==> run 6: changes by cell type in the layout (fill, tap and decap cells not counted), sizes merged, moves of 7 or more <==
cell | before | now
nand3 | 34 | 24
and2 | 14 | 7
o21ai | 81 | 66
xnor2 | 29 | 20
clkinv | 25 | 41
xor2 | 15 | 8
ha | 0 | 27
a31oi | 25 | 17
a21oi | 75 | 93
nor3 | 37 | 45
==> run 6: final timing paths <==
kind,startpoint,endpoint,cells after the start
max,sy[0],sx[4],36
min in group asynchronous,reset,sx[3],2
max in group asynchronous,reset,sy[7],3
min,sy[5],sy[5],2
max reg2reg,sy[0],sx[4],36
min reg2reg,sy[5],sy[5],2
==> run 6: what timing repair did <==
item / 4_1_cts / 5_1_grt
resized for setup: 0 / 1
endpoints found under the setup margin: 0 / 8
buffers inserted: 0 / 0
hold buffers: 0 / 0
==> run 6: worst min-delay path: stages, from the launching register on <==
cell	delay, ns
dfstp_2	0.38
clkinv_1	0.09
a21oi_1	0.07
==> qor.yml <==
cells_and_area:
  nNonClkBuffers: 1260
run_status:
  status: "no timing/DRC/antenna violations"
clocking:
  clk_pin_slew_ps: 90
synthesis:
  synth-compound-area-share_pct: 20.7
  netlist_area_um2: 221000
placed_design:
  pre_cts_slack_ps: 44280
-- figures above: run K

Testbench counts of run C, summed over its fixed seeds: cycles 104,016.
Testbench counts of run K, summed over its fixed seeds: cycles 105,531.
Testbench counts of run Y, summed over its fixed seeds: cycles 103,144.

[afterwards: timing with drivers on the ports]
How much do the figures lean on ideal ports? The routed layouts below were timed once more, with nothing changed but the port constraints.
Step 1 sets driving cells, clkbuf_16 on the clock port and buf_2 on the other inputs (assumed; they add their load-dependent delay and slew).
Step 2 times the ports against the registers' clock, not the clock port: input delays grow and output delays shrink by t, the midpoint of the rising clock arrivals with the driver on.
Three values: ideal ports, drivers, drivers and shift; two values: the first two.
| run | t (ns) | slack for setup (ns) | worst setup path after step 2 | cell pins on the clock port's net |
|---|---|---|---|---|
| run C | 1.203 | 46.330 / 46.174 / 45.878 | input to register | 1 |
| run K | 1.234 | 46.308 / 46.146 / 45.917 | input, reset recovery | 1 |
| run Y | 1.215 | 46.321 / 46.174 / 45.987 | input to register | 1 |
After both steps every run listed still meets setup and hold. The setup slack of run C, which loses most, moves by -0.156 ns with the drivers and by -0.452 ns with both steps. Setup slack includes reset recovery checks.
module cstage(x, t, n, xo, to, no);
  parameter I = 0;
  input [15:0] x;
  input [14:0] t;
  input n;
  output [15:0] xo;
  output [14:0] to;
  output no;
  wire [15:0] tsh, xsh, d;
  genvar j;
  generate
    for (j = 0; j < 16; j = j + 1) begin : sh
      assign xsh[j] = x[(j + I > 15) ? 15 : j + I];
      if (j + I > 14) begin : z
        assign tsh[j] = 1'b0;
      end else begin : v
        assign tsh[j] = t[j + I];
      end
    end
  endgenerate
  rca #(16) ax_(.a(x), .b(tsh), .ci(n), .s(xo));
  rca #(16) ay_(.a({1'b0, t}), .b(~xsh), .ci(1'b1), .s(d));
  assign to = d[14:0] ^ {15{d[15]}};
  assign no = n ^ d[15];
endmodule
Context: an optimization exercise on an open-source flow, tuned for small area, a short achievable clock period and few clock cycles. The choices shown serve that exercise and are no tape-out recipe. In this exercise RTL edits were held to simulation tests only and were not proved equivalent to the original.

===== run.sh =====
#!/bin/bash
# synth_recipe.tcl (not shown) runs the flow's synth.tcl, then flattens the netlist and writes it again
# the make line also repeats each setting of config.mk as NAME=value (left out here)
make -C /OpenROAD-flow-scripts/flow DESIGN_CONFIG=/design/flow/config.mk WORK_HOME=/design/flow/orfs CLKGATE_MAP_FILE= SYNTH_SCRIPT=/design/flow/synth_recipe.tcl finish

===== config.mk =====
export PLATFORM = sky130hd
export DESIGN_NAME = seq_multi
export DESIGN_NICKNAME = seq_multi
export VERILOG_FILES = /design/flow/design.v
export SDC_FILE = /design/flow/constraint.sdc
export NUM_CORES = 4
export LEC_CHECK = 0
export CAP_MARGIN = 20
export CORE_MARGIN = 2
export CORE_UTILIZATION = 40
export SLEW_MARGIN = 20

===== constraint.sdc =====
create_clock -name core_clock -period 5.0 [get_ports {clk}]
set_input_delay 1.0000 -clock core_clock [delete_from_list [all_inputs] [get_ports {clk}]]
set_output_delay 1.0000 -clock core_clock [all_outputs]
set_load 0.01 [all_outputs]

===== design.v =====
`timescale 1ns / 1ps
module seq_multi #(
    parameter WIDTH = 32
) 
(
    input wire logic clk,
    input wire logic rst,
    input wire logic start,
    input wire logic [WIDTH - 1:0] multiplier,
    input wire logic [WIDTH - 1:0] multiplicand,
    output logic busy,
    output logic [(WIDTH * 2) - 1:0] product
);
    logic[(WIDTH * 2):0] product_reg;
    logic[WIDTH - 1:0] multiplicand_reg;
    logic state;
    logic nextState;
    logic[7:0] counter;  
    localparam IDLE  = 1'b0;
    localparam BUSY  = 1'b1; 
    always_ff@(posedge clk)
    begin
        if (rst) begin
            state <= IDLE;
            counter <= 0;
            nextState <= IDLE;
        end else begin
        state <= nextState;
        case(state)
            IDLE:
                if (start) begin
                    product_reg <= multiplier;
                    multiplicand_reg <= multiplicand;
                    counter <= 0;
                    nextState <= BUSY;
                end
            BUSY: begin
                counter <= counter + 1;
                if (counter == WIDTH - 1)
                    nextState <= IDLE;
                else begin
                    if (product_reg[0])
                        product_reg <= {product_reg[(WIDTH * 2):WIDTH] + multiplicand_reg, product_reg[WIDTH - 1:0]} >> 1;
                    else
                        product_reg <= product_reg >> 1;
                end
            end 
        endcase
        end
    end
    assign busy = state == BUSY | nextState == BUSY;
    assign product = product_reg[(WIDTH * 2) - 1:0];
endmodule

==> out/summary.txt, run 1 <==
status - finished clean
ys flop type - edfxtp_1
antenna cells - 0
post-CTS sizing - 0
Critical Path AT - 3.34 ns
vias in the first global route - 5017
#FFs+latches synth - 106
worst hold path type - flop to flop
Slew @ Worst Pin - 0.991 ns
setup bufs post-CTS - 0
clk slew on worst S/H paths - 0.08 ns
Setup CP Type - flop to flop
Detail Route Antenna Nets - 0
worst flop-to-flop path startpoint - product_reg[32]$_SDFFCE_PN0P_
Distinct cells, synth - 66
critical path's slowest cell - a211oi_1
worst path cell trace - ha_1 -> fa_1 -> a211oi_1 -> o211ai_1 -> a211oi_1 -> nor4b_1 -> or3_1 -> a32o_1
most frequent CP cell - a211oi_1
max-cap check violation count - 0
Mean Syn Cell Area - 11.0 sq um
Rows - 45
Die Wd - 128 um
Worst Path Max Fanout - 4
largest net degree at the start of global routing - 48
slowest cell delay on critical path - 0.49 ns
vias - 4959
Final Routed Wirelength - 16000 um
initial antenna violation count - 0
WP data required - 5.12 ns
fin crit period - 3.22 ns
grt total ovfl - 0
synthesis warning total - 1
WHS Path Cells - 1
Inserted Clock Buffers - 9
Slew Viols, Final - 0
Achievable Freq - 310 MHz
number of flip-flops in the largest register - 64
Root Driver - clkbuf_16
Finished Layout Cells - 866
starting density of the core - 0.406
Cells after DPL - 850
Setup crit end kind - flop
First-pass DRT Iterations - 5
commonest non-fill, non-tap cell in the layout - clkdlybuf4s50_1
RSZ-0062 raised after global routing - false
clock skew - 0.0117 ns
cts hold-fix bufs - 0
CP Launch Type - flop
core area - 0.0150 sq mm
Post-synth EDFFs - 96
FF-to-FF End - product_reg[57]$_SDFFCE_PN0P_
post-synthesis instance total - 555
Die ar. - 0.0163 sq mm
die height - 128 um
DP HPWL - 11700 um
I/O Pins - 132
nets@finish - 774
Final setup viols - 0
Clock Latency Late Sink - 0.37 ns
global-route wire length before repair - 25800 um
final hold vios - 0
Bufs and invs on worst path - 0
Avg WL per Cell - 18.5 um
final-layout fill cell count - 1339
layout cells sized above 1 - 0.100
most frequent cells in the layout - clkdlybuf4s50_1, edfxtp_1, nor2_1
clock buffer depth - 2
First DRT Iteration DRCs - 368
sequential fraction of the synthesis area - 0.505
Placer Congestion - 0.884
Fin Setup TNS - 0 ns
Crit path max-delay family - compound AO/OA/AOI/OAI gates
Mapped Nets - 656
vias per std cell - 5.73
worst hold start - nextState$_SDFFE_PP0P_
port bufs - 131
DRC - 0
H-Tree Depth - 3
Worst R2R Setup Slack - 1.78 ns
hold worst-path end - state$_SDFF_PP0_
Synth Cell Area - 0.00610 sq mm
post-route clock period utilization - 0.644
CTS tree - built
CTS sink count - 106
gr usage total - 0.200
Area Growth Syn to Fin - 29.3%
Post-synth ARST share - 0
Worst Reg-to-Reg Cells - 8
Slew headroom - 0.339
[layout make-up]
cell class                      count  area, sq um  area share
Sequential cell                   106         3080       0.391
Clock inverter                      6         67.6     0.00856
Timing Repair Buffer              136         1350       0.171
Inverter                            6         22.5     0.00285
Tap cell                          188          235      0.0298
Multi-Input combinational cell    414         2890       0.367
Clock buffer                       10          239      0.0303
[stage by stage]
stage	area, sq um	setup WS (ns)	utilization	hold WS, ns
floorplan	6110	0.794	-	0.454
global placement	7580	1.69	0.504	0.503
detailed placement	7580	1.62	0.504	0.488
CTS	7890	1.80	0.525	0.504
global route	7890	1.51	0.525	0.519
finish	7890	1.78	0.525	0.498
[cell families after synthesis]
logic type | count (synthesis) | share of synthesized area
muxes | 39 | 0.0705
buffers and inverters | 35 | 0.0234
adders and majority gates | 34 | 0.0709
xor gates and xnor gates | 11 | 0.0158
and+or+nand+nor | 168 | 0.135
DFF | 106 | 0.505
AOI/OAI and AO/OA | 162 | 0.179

..........

--- Exercise prompt ---
Filter the listing above for the string "recovery" and copy every matching line.

--- Finished task ---
| run K | 1.234 | 46.308 / 46.146 / 45.917 | input, reset recovery | 1 |
After both steps every run listed still meets setup and hold. The setup slack of run C, which loses most, moves by -0.156 ns with the drivers and by -0.452 ns with both steps. Setup slack includes reset recovery checks.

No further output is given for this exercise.